Show that the coefficient of $[x^nu^m] $ in the bivariate generating function $\dfrac{1}{1-2x+x^2-ux^2}$ is ${n+1\choose n-2m}.$
I tried to do this by using the multinomial theorem (an extension of the binomial theorem), which basically states that for terms $x_1,\cdots, x_r, n\in \mathbb{N}_{\geq 0}, (x_1+\cdots + x_r)^n = \sum_{k_1+\cdots + k_r = n} \dfrac{n!}{k_1! \cdots k_r!}x_1^{k_1}\cdots x_r^{k_r}.$
This gives that the given bivariate generating function is equal to $\sum_{n\geq 0}(2x-x^2+ux^2)^n = \sum_{n\geq 0} \sum_{k_1+k_2 + k_3 = n} \dfrac{n!}{k_1!k_2!k_3!} (2x)^{k_1}(-x^2)^{k_2}(ux^2)^{k_3}$.

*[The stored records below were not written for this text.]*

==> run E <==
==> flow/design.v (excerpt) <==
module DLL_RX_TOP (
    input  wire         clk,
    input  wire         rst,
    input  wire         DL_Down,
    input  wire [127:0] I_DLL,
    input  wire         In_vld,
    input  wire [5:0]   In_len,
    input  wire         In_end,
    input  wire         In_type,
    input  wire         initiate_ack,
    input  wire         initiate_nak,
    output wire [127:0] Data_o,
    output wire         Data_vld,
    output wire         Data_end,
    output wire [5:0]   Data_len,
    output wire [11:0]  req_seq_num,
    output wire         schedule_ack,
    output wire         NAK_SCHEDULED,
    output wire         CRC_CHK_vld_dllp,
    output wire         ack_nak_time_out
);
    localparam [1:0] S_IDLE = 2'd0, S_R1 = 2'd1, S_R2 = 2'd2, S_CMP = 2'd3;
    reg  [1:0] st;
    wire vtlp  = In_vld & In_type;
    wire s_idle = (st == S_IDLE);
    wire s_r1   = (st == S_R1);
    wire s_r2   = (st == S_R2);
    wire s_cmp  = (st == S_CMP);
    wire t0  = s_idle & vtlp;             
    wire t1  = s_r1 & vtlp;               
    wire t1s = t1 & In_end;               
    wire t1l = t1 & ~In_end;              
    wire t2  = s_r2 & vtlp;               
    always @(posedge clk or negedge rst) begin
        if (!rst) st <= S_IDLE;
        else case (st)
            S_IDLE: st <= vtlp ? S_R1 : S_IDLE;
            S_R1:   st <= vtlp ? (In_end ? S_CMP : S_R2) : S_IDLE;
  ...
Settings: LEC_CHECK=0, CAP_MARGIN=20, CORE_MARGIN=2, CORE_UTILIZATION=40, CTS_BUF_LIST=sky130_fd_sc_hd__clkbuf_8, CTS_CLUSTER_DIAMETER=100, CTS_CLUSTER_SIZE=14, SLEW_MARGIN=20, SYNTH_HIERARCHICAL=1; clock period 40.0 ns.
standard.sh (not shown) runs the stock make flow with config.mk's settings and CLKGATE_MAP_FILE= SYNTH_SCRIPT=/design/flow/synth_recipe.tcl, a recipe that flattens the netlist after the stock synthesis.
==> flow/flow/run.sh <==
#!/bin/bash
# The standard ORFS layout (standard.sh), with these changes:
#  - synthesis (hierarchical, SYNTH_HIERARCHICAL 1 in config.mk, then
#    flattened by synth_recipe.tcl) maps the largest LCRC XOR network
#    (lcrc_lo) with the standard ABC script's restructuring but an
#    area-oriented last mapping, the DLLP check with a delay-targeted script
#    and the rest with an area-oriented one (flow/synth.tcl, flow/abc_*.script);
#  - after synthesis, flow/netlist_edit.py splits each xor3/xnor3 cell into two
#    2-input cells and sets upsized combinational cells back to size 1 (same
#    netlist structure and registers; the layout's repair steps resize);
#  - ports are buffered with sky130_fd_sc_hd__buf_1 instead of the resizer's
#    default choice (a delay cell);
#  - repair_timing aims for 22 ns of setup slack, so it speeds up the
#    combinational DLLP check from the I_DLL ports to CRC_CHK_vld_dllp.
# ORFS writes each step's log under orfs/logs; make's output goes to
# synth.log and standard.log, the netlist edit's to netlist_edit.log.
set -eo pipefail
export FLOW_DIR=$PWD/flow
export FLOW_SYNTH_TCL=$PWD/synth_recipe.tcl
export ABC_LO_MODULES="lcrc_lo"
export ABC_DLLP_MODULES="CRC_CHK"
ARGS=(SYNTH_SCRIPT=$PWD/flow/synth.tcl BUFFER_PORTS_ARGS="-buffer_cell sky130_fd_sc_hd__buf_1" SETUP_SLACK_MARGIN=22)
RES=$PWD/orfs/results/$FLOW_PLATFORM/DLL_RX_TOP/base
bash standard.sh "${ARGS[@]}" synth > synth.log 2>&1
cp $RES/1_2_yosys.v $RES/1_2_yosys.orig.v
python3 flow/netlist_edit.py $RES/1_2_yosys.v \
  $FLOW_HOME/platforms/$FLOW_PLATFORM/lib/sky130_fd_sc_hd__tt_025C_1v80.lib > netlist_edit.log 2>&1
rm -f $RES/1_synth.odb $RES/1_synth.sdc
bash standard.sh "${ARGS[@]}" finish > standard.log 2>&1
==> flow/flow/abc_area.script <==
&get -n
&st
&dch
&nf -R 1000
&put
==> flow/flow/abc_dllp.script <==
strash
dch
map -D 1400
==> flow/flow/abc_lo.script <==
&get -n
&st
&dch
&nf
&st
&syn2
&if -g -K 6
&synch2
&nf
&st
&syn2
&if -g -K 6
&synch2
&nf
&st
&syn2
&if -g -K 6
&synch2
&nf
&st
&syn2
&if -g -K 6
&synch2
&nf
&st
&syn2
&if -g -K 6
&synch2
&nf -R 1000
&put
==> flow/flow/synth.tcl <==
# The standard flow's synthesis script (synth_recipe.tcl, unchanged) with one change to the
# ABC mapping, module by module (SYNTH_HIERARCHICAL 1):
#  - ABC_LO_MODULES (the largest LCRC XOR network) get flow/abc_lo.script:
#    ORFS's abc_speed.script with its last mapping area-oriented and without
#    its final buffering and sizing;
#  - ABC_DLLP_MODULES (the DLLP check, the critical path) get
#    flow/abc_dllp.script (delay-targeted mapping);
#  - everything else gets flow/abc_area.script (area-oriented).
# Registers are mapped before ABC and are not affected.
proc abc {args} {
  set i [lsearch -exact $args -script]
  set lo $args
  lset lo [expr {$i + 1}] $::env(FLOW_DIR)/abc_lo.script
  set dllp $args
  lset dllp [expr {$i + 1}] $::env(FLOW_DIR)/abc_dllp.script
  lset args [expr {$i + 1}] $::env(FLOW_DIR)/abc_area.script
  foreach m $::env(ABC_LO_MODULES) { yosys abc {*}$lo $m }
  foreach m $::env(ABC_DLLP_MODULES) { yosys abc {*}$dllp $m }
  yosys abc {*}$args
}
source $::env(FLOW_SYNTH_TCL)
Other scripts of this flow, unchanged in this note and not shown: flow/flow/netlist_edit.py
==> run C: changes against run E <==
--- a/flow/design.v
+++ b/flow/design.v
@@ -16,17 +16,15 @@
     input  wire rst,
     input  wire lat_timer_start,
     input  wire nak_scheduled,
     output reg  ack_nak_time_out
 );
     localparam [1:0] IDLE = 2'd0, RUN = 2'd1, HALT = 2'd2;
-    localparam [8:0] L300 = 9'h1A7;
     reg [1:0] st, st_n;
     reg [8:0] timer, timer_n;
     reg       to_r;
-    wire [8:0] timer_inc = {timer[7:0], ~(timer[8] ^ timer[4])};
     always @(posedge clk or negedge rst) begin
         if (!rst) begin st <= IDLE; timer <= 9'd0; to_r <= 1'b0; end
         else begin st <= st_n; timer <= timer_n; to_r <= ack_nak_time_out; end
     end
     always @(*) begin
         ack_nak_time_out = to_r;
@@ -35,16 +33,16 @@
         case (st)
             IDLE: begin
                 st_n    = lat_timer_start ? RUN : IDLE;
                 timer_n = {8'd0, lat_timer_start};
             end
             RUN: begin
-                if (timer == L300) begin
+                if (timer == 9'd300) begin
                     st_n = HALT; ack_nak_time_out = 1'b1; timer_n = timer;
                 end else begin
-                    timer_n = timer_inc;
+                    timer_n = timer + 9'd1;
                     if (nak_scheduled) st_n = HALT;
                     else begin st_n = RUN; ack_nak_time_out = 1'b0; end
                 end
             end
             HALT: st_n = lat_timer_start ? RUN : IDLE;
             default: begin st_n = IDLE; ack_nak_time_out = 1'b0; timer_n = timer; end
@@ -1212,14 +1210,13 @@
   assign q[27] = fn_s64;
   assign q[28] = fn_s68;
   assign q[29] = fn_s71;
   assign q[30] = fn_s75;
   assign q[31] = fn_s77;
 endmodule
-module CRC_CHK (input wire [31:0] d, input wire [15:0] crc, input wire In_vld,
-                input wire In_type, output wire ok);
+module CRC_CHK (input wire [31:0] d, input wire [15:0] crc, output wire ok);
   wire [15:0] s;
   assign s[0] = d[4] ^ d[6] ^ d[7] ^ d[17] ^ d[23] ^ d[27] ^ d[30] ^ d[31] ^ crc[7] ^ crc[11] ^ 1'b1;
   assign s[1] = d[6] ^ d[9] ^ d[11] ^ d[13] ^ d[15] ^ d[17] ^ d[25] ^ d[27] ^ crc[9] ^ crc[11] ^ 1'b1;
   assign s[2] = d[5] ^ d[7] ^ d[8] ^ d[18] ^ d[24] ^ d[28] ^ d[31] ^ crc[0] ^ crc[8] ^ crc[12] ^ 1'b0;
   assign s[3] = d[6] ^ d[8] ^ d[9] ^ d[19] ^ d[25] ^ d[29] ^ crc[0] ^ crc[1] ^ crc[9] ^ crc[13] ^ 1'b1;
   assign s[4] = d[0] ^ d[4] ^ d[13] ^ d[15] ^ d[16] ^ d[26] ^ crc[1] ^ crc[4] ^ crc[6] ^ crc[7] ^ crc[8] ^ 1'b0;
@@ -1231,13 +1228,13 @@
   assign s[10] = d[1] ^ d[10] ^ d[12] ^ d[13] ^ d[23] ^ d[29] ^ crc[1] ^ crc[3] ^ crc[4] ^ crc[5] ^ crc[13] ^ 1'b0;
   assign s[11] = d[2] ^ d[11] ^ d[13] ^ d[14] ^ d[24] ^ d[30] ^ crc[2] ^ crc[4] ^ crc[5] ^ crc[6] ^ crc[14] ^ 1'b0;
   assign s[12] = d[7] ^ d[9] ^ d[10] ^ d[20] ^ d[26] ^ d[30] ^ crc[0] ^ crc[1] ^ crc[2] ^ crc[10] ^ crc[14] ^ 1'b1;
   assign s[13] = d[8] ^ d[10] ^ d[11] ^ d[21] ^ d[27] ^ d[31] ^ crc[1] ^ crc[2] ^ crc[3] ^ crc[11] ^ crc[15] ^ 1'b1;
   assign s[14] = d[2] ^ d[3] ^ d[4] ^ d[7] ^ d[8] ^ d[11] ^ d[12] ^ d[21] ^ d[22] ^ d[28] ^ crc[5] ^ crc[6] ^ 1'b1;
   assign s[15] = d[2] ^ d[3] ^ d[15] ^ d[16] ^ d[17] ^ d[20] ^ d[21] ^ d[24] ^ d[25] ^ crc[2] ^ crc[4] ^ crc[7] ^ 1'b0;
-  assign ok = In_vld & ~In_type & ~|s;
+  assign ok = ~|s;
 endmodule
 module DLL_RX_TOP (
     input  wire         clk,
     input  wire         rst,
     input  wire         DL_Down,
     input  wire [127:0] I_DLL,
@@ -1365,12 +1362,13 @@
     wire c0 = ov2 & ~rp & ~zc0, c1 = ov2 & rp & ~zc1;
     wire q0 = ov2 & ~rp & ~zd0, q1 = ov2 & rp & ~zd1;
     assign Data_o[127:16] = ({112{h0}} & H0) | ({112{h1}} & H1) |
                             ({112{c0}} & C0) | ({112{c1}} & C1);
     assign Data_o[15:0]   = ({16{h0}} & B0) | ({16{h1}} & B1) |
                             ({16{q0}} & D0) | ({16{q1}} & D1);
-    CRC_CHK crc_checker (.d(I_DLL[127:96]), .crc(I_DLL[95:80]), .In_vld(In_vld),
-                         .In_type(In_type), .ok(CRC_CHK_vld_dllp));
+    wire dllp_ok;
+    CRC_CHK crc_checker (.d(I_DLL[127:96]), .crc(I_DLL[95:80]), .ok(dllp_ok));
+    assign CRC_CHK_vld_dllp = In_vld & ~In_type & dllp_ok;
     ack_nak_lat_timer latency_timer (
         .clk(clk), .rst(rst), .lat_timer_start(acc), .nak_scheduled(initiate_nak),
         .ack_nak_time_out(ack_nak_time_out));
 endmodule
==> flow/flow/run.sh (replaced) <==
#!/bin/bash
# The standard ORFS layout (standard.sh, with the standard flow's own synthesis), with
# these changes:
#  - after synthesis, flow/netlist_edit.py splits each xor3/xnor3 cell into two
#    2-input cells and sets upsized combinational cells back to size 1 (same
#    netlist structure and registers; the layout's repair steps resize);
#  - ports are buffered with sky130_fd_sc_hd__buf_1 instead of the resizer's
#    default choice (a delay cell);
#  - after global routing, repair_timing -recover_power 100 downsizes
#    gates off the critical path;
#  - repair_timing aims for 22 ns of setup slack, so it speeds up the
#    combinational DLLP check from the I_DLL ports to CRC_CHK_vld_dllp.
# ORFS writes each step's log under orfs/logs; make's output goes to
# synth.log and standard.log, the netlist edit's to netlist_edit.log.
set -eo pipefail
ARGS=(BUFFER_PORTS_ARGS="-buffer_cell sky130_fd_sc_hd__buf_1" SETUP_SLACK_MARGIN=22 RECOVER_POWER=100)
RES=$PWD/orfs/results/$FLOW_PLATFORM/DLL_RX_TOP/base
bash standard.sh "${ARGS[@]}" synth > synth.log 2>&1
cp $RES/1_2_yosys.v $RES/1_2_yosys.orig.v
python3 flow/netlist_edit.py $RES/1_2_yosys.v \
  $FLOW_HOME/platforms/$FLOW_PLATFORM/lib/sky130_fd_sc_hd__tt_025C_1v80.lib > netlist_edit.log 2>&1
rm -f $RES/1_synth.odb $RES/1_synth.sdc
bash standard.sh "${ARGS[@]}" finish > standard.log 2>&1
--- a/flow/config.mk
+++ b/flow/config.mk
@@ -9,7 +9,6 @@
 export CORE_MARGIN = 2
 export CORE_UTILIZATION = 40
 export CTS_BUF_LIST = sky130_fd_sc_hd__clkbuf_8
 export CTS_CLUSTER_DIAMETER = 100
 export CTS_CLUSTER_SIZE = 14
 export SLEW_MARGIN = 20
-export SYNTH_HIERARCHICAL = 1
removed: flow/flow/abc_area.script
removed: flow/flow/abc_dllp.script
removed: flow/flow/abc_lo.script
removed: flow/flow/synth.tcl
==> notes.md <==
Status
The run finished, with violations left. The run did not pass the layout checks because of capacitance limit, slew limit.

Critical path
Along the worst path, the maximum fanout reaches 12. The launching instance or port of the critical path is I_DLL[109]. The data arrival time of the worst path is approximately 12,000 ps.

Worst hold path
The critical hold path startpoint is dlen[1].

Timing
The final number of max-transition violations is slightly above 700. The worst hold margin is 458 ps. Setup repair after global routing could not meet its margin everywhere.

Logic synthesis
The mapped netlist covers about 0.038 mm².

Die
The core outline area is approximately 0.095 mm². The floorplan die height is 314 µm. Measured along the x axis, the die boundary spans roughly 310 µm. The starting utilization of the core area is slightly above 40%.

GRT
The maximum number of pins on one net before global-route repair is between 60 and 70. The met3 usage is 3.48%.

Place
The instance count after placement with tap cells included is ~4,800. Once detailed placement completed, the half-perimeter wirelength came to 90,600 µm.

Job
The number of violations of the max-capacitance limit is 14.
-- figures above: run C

Thus the coefficient of $[x^n u^m]$ should be $\sum_{k_1 + 2k_2 = n-2m} \dfrac{(n-k_2-m)!}{k_1!k_2!m!}2^{k_1} (-1)^{k_2} .$ I can further simplify this by replacing $k_2$ with $\dfrac{n-2m-k_1}{2},$ but I'm not sure how to get the desired result from that. Is there some other useful property of polynomials? I also realized that $\sum_{m\geq 0} {n+1\choose n-2m} = 2^n,$ which can be shown using Pascal's identity, though I'm not sure if this is useful.